◆ Records shown
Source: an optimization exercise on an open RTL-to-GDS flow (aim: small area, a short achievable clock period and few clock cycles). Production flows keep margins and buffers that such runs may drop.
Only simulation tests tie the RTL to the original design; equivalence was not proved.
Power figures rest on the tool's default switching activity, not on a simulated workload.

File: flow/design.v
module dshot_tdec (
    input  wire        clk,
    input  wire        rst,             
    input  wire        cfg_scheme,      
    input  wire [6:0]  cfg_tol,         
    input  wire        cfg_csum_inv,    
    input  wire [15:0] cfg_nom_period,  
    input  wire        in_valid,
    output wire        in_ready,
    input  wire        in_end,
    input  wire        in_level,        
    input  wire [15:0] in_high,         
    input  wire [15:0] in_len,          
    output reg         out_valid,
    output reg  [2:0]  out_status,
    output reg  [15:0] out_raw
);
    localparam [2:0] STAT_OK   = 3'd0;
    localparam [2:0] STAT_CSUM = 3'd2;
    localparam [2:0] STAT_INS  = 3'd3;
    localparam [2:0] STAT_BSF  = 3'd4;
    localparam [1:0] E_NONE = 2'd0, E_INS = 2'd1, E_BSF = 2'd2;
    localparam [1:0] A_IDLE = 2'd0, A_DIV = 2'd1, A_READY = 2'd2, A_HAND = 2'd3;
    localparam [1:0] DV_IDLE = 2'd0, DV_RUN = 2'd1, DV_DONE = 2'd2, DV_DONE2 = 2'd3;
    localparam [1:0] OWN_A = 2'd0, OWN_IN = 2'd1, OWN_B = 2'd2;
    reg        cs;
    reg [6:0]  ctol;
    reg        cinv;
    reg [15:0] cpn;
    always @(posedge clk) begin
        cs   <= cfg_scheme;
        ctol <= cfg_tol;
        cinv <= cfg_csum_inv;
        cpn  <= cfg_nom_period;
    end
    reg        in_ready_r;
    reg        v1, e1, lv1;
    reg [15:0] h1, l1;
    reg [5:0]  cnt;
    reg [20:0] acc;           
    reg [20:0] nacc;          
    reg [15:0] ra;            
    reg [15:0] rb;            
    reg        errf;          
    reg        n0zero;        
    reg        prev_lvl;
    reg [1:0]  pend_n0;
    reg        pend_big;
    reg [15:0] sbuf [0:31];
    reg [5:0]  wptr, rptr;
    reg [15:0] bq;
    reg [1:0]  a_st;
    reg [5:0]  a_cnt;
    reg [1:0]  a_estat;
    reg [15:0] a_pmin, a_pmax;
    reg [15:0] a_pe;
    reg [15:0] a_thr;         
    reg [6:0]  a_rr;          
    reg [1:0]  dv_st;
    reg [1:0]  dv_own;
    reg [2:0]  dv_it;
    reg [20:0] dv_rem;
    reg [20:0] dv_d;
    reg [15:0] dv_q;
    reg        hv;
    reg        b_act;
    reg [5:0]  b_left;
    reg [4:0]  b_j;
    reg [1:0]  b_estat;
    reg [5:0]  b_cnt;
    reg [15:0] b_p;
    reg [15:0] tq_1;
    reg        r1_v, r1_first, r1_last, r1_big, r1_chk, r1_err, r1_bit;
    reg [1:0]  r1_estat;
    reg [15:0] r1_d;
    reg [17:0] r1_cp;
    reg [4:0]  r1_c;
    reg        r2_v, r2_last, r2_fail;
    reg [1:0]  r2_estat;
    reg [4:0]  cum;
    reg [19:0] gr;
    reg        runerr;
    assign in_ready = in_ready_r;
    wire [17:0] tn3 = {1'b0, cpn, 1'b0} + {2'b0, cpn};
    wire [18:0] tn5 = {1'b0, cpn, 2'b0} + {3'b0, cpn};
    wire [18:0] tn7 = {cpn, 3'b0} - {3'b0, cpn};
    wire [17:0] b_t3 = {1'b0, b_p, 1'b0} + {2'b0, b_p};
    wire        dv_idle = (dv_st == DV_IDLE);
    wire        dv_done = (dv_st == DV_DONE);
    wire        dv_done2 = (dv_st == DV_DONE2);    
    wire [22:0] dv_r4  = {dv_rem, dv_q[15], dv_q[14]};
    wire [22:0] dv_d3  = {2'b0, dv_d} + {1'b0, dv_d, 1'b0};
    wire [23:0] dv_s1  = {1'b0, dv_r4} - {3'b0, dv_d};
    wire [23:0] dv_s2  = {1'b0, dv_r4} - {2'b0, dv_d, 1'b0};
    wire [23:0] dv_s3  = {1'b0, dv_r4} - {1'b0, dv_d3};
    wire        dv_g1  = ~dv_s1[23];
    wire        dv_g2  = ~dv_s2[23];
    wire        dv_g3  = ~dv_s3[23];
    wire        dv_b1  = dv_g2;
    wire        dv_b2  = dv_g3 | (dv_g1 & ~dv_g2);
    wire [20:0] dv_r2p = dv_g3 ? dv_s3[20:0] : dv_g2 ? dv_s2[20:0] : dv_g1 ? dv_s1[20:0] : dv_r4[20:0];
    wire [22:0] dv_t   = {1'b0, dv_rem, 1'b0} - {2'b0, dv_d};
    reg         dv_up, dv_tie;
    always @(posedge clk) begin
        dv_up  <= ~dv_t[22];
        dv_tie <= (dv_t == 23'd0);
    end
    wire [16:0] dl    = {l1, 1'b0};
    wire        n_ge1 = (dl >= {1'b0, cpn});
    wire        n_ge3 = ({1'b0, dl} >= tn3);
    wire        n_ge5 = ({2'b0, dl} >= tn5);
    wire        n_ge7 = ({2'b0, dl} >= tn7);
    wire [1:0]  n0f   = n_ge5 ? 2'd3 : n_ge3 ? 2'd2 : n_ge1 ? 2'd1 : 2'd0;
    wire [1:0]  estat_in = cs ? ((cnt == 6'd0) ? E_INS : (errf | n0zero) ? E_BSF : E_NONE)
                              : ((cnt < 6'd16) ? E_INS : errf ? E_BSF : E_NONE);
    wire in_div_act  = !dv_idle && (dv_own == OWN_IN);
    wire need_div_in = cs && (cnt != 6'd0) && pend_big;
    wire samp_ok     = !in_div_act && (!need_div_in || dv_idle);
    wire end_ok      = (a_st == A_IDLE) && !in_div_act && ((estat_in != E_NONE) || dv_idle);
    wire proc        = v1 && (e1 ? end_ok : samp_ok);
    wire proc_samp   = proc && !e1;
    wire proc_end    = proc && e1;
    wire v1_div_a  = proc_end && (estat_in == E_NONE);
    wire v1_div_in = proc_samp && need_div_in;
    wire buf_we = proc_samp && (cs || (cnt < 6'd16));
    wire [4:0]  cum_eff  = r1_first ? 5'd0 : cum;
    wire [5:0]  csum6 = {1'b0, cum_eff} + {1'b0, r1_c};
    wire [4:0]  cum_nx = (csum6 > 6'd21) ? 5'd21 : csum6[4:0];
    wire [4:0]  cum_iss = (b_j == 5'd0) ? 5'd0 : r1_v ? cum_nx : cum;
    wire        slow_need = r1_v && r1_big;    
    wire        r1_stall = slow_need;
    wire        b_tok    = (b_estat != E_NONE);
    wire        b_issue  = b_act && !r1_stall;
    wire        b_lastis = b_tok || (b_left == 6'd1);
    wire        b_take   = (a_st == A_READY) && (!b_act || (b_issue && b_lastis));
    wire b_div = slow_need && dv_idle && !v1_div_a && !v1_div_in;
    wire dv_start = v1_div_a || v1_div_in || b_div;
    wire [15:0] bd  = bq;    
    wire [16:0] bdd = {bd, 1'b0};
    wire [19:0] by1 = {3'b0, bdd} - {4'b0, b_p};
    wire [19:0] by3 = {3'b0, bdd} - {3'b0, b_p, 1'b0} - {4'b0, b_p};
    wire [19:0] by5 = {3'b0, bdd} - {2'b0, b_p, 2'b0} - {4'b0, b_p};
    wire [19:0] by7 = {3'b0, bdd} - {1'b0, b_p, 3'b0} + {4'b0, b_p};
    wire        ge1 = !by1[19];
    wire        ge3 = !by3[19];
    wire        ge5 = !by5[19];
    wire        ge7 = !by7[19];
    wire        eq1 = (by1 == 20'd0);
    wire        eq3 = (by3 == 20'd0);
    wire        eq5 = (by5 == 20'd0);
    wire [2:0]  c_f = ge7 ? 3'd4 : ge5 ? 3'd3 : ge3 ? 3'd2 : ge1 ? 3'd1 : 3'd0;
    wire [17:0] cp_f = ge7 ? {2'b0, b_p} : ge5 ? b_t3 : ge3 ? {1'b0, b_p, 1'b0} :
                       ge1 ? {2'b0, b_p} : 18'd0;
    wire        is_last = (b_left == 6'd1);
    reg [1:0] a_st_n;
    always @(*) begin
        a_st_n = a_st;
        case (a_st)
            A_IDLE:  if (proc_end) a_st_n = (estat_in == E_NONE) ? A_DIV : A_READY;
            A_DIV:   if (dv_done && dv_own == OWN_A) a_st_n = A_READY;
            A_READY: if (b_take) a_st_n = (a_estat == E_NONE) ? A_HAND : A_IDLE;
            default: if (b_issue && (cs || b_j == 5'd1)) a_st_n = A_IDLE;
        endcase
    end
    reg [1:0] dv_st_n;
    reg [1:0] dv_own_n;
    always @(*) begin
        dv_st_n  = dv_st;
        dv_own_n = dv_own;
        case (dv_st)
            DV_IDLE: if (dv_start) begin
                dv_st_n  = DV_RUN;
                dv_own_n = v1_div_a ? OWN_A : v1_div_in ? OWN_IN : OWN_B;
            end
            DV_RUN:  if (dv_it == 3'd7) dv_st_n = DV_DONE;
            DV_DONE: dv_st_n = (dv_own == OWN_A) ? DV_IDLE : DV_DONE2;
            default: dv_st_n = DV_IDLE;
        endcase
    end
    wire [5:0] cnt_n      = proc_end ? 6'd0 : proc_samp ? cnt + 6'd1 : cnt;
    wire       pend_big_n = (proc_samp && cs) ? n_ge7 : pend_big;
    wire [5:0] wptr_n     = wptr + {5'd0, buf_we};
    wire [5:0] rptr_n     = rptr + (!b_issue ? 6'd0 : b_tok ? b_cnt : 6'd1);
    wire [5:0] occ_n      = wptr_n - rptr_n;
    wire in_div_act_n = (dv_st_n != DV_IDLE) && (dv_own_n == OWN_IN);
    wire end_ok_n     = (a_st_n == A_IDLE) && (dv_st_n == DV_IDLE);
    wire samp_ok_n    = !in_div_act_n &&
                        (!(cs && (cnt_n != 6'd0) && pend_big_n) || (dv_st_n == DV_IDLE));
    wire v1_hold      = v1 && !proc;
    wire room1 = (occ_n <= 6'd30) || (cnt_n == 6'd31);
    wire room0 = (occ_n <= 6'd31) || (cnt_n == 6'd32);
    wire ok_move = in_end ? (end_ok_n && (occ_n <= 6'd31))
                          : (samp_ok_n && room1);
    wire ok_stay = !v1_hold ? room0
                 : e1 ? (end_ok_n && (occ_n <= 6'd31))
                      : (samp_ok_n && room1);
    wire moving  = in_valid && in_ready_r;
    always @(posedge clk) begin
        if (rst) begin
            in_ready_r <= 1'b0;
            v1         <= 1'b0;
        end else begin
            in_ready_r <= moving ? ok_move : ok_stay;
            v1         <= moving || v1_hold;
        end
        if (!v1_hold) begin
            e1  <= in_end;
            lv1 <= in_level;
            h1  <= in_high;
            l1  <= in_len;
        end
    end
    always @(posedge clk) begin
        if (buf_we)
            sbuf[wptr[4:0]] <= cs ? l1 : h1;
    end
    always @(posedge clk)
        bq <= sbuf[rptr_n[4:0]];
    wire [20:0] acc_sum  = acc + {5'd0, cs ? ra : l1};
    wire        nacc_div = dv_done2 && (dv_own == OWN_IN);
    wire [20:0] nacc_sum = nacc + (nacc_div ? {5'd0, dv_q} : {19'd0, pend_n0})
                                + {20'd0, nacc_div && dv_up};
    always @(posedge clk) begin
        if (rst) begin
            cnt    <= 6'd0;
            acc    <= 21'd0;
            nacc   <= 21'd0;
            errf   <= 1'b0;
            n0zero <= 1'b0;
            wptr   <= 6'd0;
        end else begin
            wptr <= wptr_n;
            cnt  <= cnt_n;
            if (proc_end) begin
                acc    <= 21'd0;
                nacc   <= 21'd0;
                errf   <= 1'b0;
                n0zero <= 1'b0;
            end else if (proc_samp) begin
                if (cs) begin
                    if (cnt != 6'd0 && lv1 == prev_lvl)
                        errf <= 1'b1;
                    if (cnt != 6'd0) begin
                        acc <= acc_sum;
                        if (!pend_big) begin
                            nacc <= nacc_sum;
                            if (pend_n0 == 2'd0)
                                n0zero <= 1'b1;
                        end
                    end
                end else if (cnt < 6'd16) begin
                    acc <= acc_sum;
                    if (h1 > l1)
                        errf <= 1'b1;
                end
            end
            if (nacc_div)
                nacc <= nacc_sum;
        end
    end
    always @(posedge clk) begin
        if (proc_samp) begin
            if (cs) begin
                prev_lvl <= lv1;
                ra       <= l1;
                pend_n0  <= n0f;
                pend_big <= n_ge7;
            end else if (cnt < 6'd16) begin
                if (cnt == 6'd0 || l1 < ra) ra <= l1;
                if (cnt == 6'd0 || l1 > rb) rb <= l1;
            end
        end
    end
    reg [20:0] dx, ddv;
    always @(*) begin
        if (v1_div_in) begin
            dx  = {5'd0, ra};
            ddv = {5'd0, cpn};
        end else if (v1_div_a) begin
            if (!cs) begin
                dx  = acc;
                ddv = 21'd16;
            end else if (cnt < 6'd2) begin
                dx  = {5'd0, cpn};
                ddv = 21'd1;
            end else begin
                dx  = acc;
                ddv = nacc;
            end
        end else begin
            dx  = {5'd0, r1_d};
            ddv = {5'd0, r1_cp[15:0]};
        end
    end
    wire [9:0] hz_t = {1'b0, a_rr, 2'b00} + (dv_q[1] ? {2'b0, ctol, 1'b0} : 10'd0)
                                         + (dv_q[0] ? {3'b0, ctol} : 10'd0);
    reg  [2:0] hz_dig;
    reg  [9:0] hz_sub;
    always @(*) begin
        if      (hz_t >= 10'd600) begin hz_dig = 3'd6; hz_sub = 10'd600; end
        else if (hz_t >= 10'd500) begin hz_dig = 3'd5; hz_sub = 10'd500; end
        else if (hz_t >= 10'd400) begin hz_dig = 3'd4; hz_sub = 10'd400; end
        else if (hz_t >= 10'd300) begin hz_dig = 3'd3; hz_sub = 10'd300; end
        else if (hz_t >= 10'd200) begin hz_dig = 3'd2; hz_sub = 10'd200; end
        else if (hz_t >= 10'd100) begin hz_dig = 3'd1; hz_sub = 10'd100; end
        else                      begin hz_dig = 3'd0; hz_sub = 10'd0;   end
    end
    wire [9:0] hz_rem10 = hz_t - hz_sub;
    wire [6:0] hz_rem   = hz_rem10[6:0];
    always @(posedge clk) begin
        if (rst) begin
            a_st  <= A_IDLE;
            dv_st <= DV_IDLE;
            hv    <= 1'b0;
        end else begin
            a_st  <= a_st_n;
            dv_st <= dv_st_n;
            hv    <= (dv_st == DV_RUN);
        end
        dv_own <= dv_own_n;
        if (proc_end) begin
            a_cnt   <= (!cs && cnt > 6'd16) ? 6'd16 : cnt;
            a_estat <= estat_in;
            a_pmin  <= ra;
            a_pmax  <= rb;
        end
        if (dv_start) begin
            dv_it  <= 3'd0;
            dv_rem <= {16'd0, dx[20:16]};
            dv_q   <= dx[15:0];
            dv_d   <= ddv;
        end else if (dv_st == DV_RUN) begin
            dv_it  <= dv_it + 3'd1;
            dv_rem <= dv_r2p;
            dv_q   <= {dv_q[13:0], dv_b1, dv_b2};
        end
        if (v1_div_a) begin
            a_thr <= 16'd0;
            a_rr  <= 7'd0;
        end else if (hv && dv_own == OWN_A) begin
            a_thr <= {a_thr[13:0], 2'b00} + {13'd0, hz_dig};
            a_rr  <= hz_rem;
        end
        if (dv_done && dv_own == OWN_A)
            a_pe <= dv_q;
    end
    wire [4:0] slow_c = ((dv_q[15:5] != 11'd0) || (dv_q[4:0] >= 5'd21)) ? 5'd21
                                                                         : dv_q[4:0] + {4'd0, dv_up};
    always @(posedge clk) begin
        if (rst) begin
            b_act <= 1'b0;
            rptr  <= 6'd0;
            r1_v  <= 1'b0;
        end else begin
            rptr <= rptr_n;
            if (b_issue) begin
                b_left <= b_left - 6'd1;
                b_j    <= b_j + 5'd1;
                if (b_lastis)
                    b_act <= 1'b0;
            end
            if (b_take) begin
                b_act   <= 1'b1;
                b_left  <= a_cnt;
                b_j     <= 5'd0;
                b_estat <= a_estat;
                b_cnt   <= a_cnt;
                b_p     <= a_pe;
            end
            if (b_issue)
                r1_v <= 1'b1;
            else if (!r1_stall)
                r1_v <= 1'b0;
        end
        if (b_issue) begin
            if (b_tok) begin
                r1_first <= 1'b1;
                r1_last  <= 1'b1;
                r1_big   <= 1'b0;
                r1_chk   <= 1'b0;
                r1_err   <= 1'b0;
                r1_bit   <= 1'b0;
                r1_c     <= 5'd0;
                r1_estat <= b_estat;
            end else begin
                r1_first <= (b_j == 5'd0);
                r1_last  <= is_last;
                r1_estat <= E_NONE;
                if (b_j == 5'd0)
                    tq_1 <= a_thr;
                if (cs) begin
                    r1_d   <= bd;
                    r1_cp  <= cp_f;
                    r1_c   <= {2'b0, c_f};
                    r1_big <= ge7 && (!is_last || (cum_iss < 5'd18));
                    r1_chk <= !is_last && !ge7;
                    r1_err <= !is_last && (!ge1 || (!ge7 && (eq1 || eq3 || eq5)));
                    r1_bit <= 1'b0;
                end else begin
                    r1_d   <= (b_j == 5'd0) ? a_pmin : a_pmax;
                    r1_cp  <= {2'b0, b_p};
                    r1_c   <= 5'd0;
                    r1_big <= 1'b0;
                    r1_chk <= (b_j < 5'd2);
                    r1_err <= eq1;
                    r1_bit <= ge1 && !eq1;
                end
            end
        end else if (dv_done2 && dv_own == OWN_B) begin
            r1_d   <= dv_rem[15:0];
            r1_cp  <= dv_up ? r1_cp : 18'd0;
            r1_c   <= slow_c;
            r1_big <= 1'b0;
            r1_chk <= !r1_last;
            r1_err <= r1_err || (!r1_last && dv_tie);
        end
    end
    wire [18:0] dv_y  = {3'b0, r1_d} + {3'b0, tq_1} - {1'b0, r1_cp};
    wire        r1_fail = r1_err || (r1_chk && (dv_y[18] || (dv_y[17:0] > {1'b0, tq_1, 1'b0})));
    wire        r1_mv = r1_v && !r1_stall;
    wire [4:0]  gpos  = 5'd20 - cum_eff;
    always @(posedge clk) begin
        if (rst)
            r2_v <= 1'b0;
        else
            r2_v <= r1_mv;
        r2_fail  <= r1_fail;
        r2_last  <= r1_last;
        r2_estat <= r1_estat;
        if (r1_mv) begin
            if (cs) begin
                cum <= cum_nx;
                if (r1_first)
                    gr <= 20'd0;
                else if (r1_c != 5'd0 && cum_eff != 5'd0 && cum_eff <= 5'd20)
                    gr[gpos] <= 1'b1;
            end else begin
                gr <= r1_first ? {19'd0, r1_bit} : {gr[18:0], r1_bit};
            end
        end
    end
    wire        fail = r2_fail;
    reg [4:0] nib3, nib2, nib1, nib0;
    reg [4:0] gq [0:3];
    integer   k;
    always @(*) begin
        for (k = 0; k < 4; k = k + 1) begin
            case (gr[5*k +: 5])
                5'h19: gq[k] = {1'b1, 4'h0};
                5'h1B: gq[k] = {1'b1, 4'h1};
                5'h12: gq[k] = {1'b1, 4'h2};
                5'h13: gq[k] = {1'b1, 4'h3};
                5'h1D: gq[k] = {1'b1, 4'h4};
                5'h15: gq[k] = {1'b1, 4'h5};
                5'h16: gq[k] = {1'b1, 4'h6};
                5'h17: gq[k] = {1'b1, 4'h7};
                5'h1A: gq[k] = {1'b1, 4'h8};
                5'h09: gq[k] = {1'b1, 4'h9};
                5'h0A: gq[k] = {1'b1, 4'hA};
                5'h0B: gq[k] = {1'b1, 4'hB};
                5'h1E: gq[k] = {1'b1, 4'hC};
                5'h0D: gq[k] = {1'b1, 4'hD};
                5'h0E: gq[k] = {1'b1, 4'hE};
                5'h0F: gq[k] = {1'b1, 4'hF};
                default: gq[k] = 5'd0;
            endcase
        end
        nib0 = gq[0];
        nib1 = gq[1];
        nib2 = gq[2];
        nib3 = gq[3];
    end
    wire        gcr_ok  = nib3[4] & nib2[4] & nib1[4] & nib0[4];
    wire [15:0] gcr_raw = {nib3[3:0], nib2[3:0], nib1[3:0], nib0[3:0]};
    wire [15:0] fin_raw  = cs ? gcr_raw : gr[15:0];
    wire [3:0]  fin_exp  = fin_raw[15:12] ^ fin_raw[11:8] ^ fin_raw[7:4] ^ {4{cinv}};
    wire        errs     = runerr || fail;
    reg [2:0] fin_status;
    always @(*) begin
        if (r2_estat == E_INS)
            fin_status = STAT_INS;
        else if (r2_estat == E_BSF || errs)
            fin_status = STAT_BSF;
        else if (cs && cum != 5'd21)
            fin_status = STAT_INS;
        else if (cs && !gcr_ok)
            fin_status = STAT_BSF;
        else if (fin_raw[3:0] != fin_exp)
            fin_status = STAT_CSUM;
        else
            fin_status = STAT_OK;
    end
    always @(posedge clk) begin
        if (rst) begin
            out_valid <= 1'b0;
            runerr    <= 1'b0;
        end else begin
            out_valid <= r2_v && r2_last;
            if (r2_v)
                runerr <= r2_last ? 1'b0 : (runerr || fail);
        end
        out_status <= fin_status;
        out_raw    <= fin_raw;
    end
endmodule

◆ Goal of the exercise
Copy out each line of the material in which the word "ctol" turns up.

◆ Reply
    reg [6:0]  ctol;
        ctol <= cfg_tol;
    wire [9:0] hz_t = {1'b0, a_rr, 2'b00} + (dv_q[1] ? {2'b0, ctol, 1'b0} : 10'd0)
                                         + (dv_q[0] ? {3'b0, ctol} : 10'd0);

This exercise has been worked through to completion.